Der ungarische Präsident hat seine Dissertation abgekupfert. Die Universität hat ihm deswegen seinen Doktortitel aberkannt. Im Fernsehen will er zu der Angelegenheit Stellung beziehen.
Nach der Aberkennung seines Doktortitels steht Ungarns Staatspräsident Pál Schmitt unter immer stärkerem Rücktrittsdruck. Schmitts Büro kündigte am Freitag an, das Staatsoberhaupt werde sich gegen 20 Uhr in einem Exklusivinterview mit dem öffentlich-rechtlichen Sender M1 äußern. Dabei werde er "alle sich stellenden Fragen beantworten", erklärte Norbert Kiss, der Leiter des Amtes des Staatspräsidenten, in Budapest. In Medien mehrten sich unterdessen Gerüchte, dass Schmitt am Freitag seinen Rücktritt bekanntgeben dürfte.
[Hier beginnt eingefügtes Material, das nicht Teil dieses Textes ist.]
From an optimization exercise on the open Yosys and OpenROAD flow, aimed at small area; shortcuts taken in it are not production practice. RTL that was checked went through simulation tests only; none was proved equivalent to the original. No driver is modelled on the clock port, so clocking that relies on it looks cheaper here than on a real chip. Power is estimated from default activity; no workload was simulated.

Design twist_deframer, start of the top module:
module twist_deframer (
    input  wire        clk,
    input  wire        rst,           
    input  wire [3:0]  lane,          
    input  wire [1:0]  sym,           
    output reg         locked,
    output wire        pol_inv,
    output reg         oh_valid,
    output wire [63:0] oh_word,
    output reg         oh_crc_ok,
    output reg         pl_valid,
    output wire [39:0] pl_word,
    output reg         stuff_rm,
    output reg         rx_ovf
);
Size in the first run: roughly 720 cells after synthesis, ~120 I/O pins, about 8000 µm² of cells after synthesis.
clock: 8.0 ns
lec_check: 0
cap_margin: 20
core_margin: 2
core_utilization: 70
slew_margin: 20
standard.sh (not shown) runs the stock make flow with config.mk's settings and CLKGATE_MAP_FILE= SYNTH_SCRIPT=/design/flow/synth_recipe.tcl, a recipe that flattens the netlist after the stock synthesis.
==> flow/flow/run.sh <==
#!/bin/bash
# The standard layout (standard.sh) with these changes:
#  - synthesis: the standard flow's own synthesis script, except that ABC maps the
#    logic with flow/area.abc (area-oriented) instead of ORFS's speed
#    script. Flip-flops are mapped before ABC, so the registers are the
#    standard synthesis's.
#  - buf_1 port buffers;
#  - a clock tree without dummy loads, clkbuf_8 at the root and clkbuf_4
#    leaves; leaves with a high slew are upsized after CTS
#    (flow/post_cts.tcl).
# The make output goes to flow_make.log here; ORFS's per-step logs, one per
# tool run, are under orfs/logs.
set -euo pipefail
here=$(pwd)

awk -v abc="$here/flow/area.abc" '
  /^[ \t]*log_cmd abc \{\*\}\$abc_args[ \t]*$/ {
    print "  set abc_args [lreplace $abc_args 1 1 " abc "]"; n++ }
  { print }
  END { if (n != 1) exit 1 }' "$FLOW_HOME/scripts/synth.tcl" > "$here/my_synth_core.tcl"
awk -v core="$here/my_synth_core.tcl" '
  $0 == "source $::env(SCRIPTS_DIR)/synth.tcl" { print "source " core; n++; next }
  { print }
  END { if (n != 1) exit 1 }' "$here/synth_recipe.tcl" > "$here/my_synth.tcl"
sed -e "s#SYNTH_SCRIPT=[^ ]*#SYNTH_SCRIPT=$here/my_synth.tcl#" "$here/standard.sh" > "$here/my_standard.sh"
grep -q "SYNTH_SCRIPT=$here/my_synth.tcl" "$here/my_standard.sh"

export BUFFER_PORTS_ARGS="-buffer_cell sky130_fd_sc_hd__buf_1"
export CTS_ARGS="-sink_clustering_enable -repair_clock_nets -dont_use_dummy_load -root_buf sky130_fd_sc_hd__clkbuf_8 -buf_list sky130_fd_sc_hd__clkbuf_4"
export POST_CTS_TCL="$here/flow/post_cts.tcl"
export CLK_UPSIZE_SLEW=0.115
bash "$here/my_standard.sh" > "$here/flow_make.log" 2>&1
==> flow/flow/area.abc <==
&get -n
&st
&syn3
&dch
&nf -R 1000
&st
&syn3
&dch
&nf -R 1000
&st
&syn3
&dch
&nf -R 1000
&st
&syn3
&dch
&nf -R 1000
&put
==> flow/flow/post_cts.tcl <==
# After clock tree synthesis: the leaf clock buffers are clkbuf_4; upsize to
# clkbuf_8 those whose output slew is above CLK_UPSIZE_SLEW (ns), then
# legalize the placement again.
estimate_parasitics -placement
set nup 0
foreach inst [get_cells clkbuf_*] {
  if {[get_property $inst ref_name] ne "sky130_fd_sc_hd__clkbuf_4"} { continue }
  set s [get_property [get_pins [get_name $inst]/X] slew_max]
  if {$s > $::env(CLK_UPSIZE_SLEW)} {
    replace_cell $inst sky130_fd_sc_hd__clkbuf_8
    incr nup
  }
}
puts "post_cts: upsized $nup clock buffers"
if {$nup > 0} {
  detailed_placement
  estimate_parasitics -placement
}
Edit:
--- a/flow/design.v
+++ b/flow/design.v
@@ -55,31 +55,34 @@
     wire [19:0] p_odf = {crc[4:0], p_od};   
     assign pol_inv = locked & cand_pol;
     assign oh_word = {s_od, p_ev, p_od};
     genvar gi;
     generate
         for (gi = 0; gi < 20; gi = gi + 1) begin : g_pl
             assign pl_word[2*gi]   = p_ev[gi];
             assign pl_word[2*gi+1] = p_odf[gi];
         end
     endgenerate
-    wire [13:0] pos     = fpos + 14'd1;
-    wire        at_30   = (fpos == 14'd29);
-    wire        at_last = (fpos == 14'd16382);
-    wire        in_body = (fpos >= 14'd30) && (fpos < 14'd16382);
+    wire        fz13    = (fpos[12:0] == 13'd0);
+    wire [13:0] pos     = {fpos[12:0], fpos[13] ^ fpos[4] ^ fpos[2] ^ fpos[0] ^ fz13};
+    wire        at_30   = fz13 && !fpos[13];
+    wire        at_lm1  = (fpos == 14'd3857);
+    reg         at_last;      
+    reg         in_body;      
     wire lock_match = cand_pol ? faw_inv : faw_match;
-    wire content_left = ~&(widx | ~10'd814);
+    wire content_left = (widx != 10'd972);
     wire body_l       = locked && in_body && content_left;
     wire is_stuff     = body_l && (run_len == 6'd47);
     wire is_content   = body_l && (run_len != 6'd47);
     wire is_oh        = is_content && !pay;
-    wire is_oh_last   = is_oh && (cnt == 6'd63);
+    wire [5:0] cnt_inc = {cnt[4:0], cnt[5] ^ cnt[4] ^ (cnt[4:0] == 5'd0)};
+    wire is_oh_last   = is_oh && (cnt == 6'd32);
     wire is_payload   = is_content && pay;
     wire is_guard     = locked && at_last;
     wire        oh_bit   = bit_in ^ cand_pol;
     wire        crc_fb   = crc[7] ^ oh_bit;
     wire [7:0]  crc_next = {crc[6:0], 1'b0} ^ (crc_fb ? 8'h07 : 8'h00);
     wire        crc_good = (crc_next == 8'h00);
     wire        crc_drop = !crc_good && (ncrc_bad == 4'd15);
     wire [63:0] oh_full  = {oh_word[62:0], oh_bit};
     wire [4:0]  rx_fn    = oh_full[39:35];
     wire [2:0]  rx_ofs   = oh_full[34:32];
@@ -97,24 +100,23 @@
     wire        sb1   = first ? sd1 : s_od[28] ^ s_ev[19];
     wire        sb2   = first ? sd2 : s_ev[28] ^ s_od[18];
     wire [1:0]  dbits = pbits_raw ^ {sb1, sb2};
     wire [28:0] s_od_ld, s_ev_ld;
     generate
         for (gi = 0; gi < 29; gi = gi + 1) begin : g_sd
             assign s_od_ld[gi] = seed2[2*gi+1];
             assign s_ev_ld[gi] = seed2[2*gi];
         end
     endgenerate
-    wire        word_end = (cnt == 6'd19);
-    wire        deliver  = (widx < 10'd812) ||
-                           (widx == 10'd812 && !prev_just[1]) ||
-                           (widx == 10'd813 && prev_just == 2'd0);
+    wire        word_end = (cnt == 6'd15);
+    wire        deliver  = !((widx == 10'd998 && prev_just != 2'd0) ||
+                             (widx == 10'd1011 && prev_just[1]));
     always @(posedge clk) begin
         if (!pay)
             win <= {win[28:0], bit_in};
         if (rst) begin
             win       <= 30'd0;
             locked    <= 1'b0;
             verif     <= 1'b0;
             run_level <= 2'd0;
             run_len   <= 6'd0;
             pay       <= 1'b0;
@@ -122,37 +124,39 @@
             prev_ofs  <= 3'd0;
             prev_just <= 2'd0;
             prev_ovf  <= 1'b0;
             oh_valid  <= 1'b0;
             oh_crc_ok <= 1'b0;
             pl_valid  <= 1'b0;
             stuff_rm  <= 1'b0;
             rx_ovf    <= 1'b0;
         end else begin
             fpos     <= pos;
+            at_last  <= at_lm1;
+            in_body  <= at_30 || (in_body && !at_lm1);
             oh_valid <= 1'b0;
             pl_valid <= 1'b0;
             stuff_rm <= is_stuff;
             rx_ovf   <= 1'b0;
             if (sym == run_level) begin
                 if (run_len != 6'd63)
                     run_len <= run_len + 6'd1;
             end else begin
                 run_level <= sym;
                 run_len   <= 6'd1;
             end
             if (!locked && !verif) begin
                 if (faw_match || faw_inv) begin
                     verif    <= 1'b1;
                     cand_pol <= faw_inv;
                     cnt2     <= 2'd1;
-                    fpos     <= 14'd30;
+                    fpos     <= 14'd1;
                 end
             end else if (verif) begin
                 if (at_30) begin
                     if (lock_match) begin
                         if (cnt2 == 2'd2) begin
                             verif    <= 1'b0;
                             locked   <= 1'b1;
                             cnt2     <= 2'd0;
                             ncrc_bad <= 4'd0;
                         end else begin
@@ -167,27 +171,27 @@
                     if (lock_match)
                         cnt2 <= 2'd0;
                     else if (cnt2 == 2'd3)
                         locked <= 1'b0;
                     else
                         cnt2 <= cnt2 + 2'd1;
                 end
             end
             if (at_30) begin
                 cnt  <= 6'd0;
-                widx <= 10'd0;
+                widx <= 10'd1;
                 crc  <= 8'h00;
             end
             if (is_oh) begin
                 {s_od, p_ev, p_od} <= oh_full;
                 crc <= crc_next;
-                cnt <= cnt + 6'd1;
+                cnt <= cnt_inc;
             end
             if (is_oh_last) begin
                 oh_valid  <= 1'b1;
                 oh_crc_ok <= crc_good;
                 pay       <= !crc_drop;
                 first     <= 1'b1;
                 crc[3:0]  <= lane;
                 prev_fn   <= use_fn;
                 prev_ofs  <= use_ofs;
                 prev_just <= use_just;
@@ -200,24 +204,24 @@
             end
             if (is_payload) begin
                 first    <= 1'b0;
                 s_od     <= first ? s_od_ld : {s_od[27:0], sb1};
                 win      <= {win[28], first ? s_ev_ld : {s_ev[27:0], sb2}};
                 p_ev     <= {p_ev[18:0], dbits[0]};
                 p_od     <= {p_od[13:0], dbits[1]};
                 crc[4:0] <= {crc[3:0], p_od[14]};
                 if (word_end) begin
                     cnt      <= 6'd0;
-                    widx     <= widx + 10'd1;
+                    widx     <= {widx[8:0], widx[9] ^ widx[6]};
                     pl_valid <= deliver;
                 end else begin
-                    cnt <= cnt + 6'd1;
+                    cnt <= cnt_inc;
                 end
             end
             if (is_guard) begin
                 pay      <= 1'b0;
                 prev_ovf <= content_left;
                 rx_ovf   <= content_left;
             end
         end
     end
 endmodule
What happened:
- maximum frequency rose slightly
- final cell count fell by a little under a tenth
- synthesized cell count fell by roughly a tenth
- via count fell by roughly a tenth
- area after synthesis fell by a few percent
- total power fell slightly
- wire length fell by a few percent
- sequential power stays flat
- die area fell by a few percent
- core utilization fell by 1.1 points
- design area fell by a few percent
For the second run of this note, only the layout was checked, not whether the RTL still works.

## separate check: timing with driven ports
How much do the figures lean on ideal ports? The routed layouts below were timed once more, with nothing changed but the port constraints.
Step 1, drivers: a clkbuf_16 drives clk and a buf_2 each remaining input, both assumed.
Step 2 also shifts input and output timing later by t, the mid clock arrival at the registers, as if the neighbouring blocks saw the same clock.
Three values: ideal, step 1, step 2; two values: the first two.
| run | t (ns) | setup slack, ns | worst hold slack (ns) | clock arrival spread, ns |
|---|---|---|---|---|
| the first run | 0.478 | 0.579 / 0.594 / 0.116 | 0.465 / 0.465 / 0.465 | 0.032 / 0.032 |
| the second run | 0.469 | 0.662 / 0.661 / 0.192 | 0.423 / 0.423 / 0.423 | 0.036 / 0.036 |
After both steps setup and hold are still met in every run listed. For the second run, which loses most, drivers alone change the setup slack by -0.001 ns; drivers and shift together by -0.470 ns.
Eine eventuelle Abdankung muss der Staatschef dem Parlament in einer Erklärung mitteilen. Über den Rücktritt müssen die Parlamentsabgeordneten innerhalb von 15 Tagen mit Zweidrittelmehrheit abstimmen. Falls das Parlament nicht zustimmt, kann Schmitt dennoch an seinem Beschluss festhalten. Nach dem erfolgten Rücktritt würde Parlamentspräsident László Köver vorübergehend das Amt des Staatsoberhauptes ausüben. Danach beginnt die Vorbereitung der Wahl eines neuen Staatspräsidenten durch das Parlament. Falls Schmitt demissioniert, stehen ihm bis an sein Lebensende eine Pension, Residenz, Auto, Chauffeur und Polizeischutz zu, berichtet die Internetzeitung "index".
Alle Termine abgesagt
Der Präsident hatte am Freitag kurzfristig alle seine Termine abgesagt. Ursprünglich hätte er den slowenischen Außenminister Karl Erjavec treffen und dann an der Übergabe des Ungarischen Innovationspreises teilnehmen sollen. Für den Abend war ein Wien-Besuch mit der Eröffnung der Ausstellung "Munkacsy - Magic & Mystery" im Wiener Künstlerhaus geplant. Dieser Termin werde nun von dem für Kultur zuständigen Minister für nationale Ressourcen, Miklos Rethelyi, wahrgenommen, teilte das Ministerium gegenüber der ungarischen Nachrichtenagentur MTI mit.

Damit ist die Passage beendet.